Ghana
Rockefeller Oteng, MD
Lead Clinician & Residency Director, Komfo Anokye Teaching Hospital (KATH)
Ghanaian-born, US-trained emergency physician and a faculty in the University of Michigan (UM) Department of Emergency Medicine (EM). He is also a co-investigator on an NIH Fogarty Medical Education Partnership Initiative (MEPI) Grant between the University of Michigan (UM) and Kwame Nkrumah University of Science and Technology (KNUST) in Kumasi, Ghana . With this grant, he played key role in the development of an infrastructure to establish Emergency Medicine (EM) as a specialty in Ghana. Currently he is the Lead Clinician/residency director in the Emergency Department (ED) at KATH: the first program in sub-Saharan Africa outside of South Africa.
Daniel Osei-Kwame, MBChB, FGCS
Acting Lead Clinician, Emergency Medicine , Komfo Anokye Teaching Hospital (KATH)

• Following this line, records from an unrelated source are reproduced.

<file path="src/rtl/seq_divider_pkg.sv">
// Shared types and helpers for the iterative restoring divider.
// The divider's state encoding and its step-counter width live here so that
// the top level and any future siblings agree on them.
package seq_divider_pkg;

   // Top-level controller states
   typedef enum logic [1:0] {
      IDLE = 2'd0,
      CALC = 2'd1,
      DONE = 2'd2
   } div_state_t;

   // Width of the step counter for a given operand width.
   // The counter runs 0..width-1, so $clog2(width) bits suffice.
   // The result is kept at least 1 so the counter never collapses to zero bits.
   function automatic int div_cnt_width(input int width);
      int w;
      w = $clog2(width);
      return (w < 1) ? 1 : w;
   endfunction

endpackage

</file>
<file path="src/rtl/seq_divider_step.sv">
// div_step: one combinational restoring-division step.
// Shifts {partial remainder, working quotient} left by one, trial-subtracts
// the divisor at WIDTH+1 bits, and keeps the difference only when it is
// non-negative. The freed quotient LSB receives the new quotient bit.
module div_step #(
   parameter int WIDTH = 8
) (
   input  logic [WIDTH-1:0] prem,
   input  logic [WIDTH-1:0] wquo,
   input  logic [WIDTH-1:0] divisor,
   output logic [WIDTH-1:0] prem_next,
   output logic [WIDTH-1:0] wquo_next
);

   logic [WIDTH:0]   shifted;
   logic [WIDTH+1:0] trial;
   logic             borrow;
   logic             unused_trial_msb;

   // Shift, trial subtract, then restore on borrow
   always_comb begin
      shifted = {prem, wquo[WIDTH-1]};
      // One extra guard bit so the borrow shows up as the sign of the result
      trial   = {1'b0, shifted} - {2'b00, divisor};
      borrow  = trial[WIDTH+1];
      if (borrow) begin
         prem_next = shifted[WIDTH-1:0];
      end else begin
         prem_next = trial[WIDTH-1:0];
      end
      wquo_next = {wquo[WIDTH-2:0], ~borrow};
   end

   // When no borrow occurs the difference is below the divisor, so this bit is always 0
   assign unused_trial_msb = trial[WIDTH];

endmodule

</file>
<file path="src/rtl/seq_divider.sv">
// seq_divider: iterative restoring divider, one quotient bit per clock,
// behind valid/ready input and output handshakes.
// Optional build macro: SEQ_DIVIDER_SIGNED_EN selects two's-complement
// operands/results (magnitude division plus sign fix-up on DONE entry).
module seq_divider
   import seq_divider_pkg::*;
#(
   parameter int WIDTH = 8
) (
   input  logic             clk,
   input  logic             rst,
   input  logic             in_valid,
   output logic             in_ready,
   input  logic [WIDTH-1:0] dividend,
   input  logic [WIDTH-1:0] divisor,
   output logic             out_valid,
   input  logic             out_ready,
   output logic [WIDTH-1:0] quotient,
   output logic [WIDTH-1:0] remainder,
   output logic             div_by_zero
);

   localparam int CW = div_cnt_width(WIDTH);
   localparam logic [CW-1:0] LAST_STEP = CW'(WIDTH - 1);

   div_state_t       state_reg, state_next;
   logic [CW-1:0]    cnt_reg, cnt_next;
   logic [WIDTH-1:0] prem_reg, prem_next;
   logic [WIDTH-1:0] wquo_reg, wquo_next;
   logic [WIDTH-1:0] dvsr_reg, dvsr_next;
   logic [WIDTH-1:0] quotient_reg, quotient_next;
   logic [WIDTH-1:0] remainder_reg, remainder_next;
   logic             dbz_reg, dbz_next;
   logic [WIDTH-1:0] step_prem, step_wquo;
   logic [WIDTH-1:0] dividend_mag, divisor_mag;
   logic [WIDTH-1:0] quotient_fix, remainder_fix;

`ifdef SEQ_DIVIDER_SIGNED_EN
   logic neg_q_reg, neg_q_next;
   logic neg_r_reg, neg_r_next;

   function automatic logic [WIDTH-1:0] negate(input logic [WIDTH-1:0] v);
      return ~v + WIDTH'(1);
   endfunction

   // Magnitudes of the operands; -2^(WIDTH-1) maps onto itself, which is
   // still the correct magnitude when read as unsigned
   always_comb begin
      dividend_mag  = dividend[WIDTH-1] ? negate(dividend) : dividend;
      divisor_mag   = divisor[WIDTH-1]  ? negate(divisor)  : divisor;
      quotient_fix  = neg_q_reg ? negate(step_wquo) : step_wquo;
      remainder_fix = neg_r_reg ? negate(step_prem) : step_prem;
   end

   // Result signs, captured on acceptance
   always_ff @(posedge clk or posedge rst) begin
      if (rst) begin
         neg_q_reg <= 1'b0;
         neg_r_reg <= 1'b0;
      end else begin
         neg_q_reg <= neg_q_next;
         neg_r_reg <= neg_r_next;
      end
   end
`else
   // Unsigned build: operands and results pass straight through
   always_comb begin
      dividend_mag  = dividend;
      divisor_mag   = divisor;
      quotient_fix  = step_wquo;
      remainder_fix = step_prem;
   end
`endif

   div_step #(
      .WIDTH(WIDTH)
   ) u_step (
      .prem      (prem_reg),
      .wquo      (wquo_reg),
      .divisor   (dvsr_reg),
      .prem_next (step_prem),
      .wquo_next (step_wquo)
   );

   // State, counter, working and result registers
   always_ff @(posedge clk or posedge rst) begin
      if (rst) begin
         state_reg     <= IDLE;
         cnt_reg       <= '0;
         prem_reg      <= '0;
         wquo_reg      <= '0;
         dvsr_reg      <= '0;
         quotient_reg  <= '0;
         remainder_reg <= '0;
         dbz_reg       <= 1'b0;
      end else begin
         state_reg     <= state_next;
         cnt_reg       <= cnt_next;
         prem_reg      <= prem_next;
         wquo_reg      <= wquo_next;
         dvsr_reg      <= dvsr_next;
         quotient_reg  <= quotient_next;
         remainder_reg <= remainder_next;
         dbz_reg       <= dbz_next;
      end
   end

   // Next-state and datapath updates; results load only on DONE entry
   always_comb begin
      state_next     = state_reg;
      cnt_next       = cnt_reg;
      prem_next      = prem_reg;
      wquo_next      = wquo_reg;
      dvsr_next      = dvsr_reg;
      quotient_next  = quotient_reg;
      remainder_next = remainder_reg;
      dbz_next       = dbz_reg;
`ifdef SEQ_DIVIDER_SIGNED_EN
      neg_q_next     = neg_q_reg;
      neg_r_next     = neg_r_reg;
`endif
      case (state_reg)
         IDLE: begin
            if (in_valid) begin
               if (divisor == '0) begin
                  // No iterations needed; the result is fixed by definition
                  state_next     = DONE;
                  quotient_next  = '1;
                  remainder_next = dividend;
                  dbz_next       = 1'b1;
               end else begin
                  state_next = CALC;
                  cnt_next   = '0;
                  prem_next  = '0;
                  wquo_next  = dividend_mag;
                  dvsr_next  = divisor_mag;
`ifdef SEQ_DIVIDER_SIGNED_EN
                  neg_q_next = dividend[WIDTH-1] ^ divisor[WIDTH-1];
                  neg_r_next = dividend[WIDTH-1];
`endif
               end
            end
         end
         CALC: begin
            prem_next = step_prem;
            wquo_next = step_wquo;
            cnt_next  = cnt_reg + CW'(1);
            if (cnt_reg == LAST_STEP) begin
               // Final step result goes straight into the output registers
               state_next     = DONE;
               quotient_next  = quotient_fix;
               remainder_next = remainder_fix;
               dbz_next       = 1'b0;
            end
         end
         DONE: begin
            if (out_ready) begin
               state_next = IDLE;
            end
         end
         default: begin
            state_next = IDLE;
         end
      endcase
   end

   assign in_ready    = (state_reg == IDLE);
   assign out_valid   = (state_reg == DONE);
   assign quotient    = quotient_reg;
   assign remainder   = remainder_reg;
   assign div_by_zero = dbz_reg;

endmodule

</file>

Dr. Osei-Kwame is among the pioneer group of emergency medicine physicians in Ghana. He is an instructor of ATLS and a member of the faculty of emergency Medicine at the Ghana College of Surgeons. He is an adjunct lecturer with the College of Allied Health Sciences of Kwame Nkrumah University of Science and Technology (KNUST) and an adjunct faculty member with the Ghana College of Nurses and Midwives. He is an instructor at the Paramedic and Emergency Care Training School in Ghana.
His research interests include trauma with a special interest in Traumatic Brain Injury. And sepsis in austere environments. He is currently working with the establishment of a trauma registry in KATH and is the site PI for an ongoing evaluation of the outcomes of moderate and severe TBI in KATH.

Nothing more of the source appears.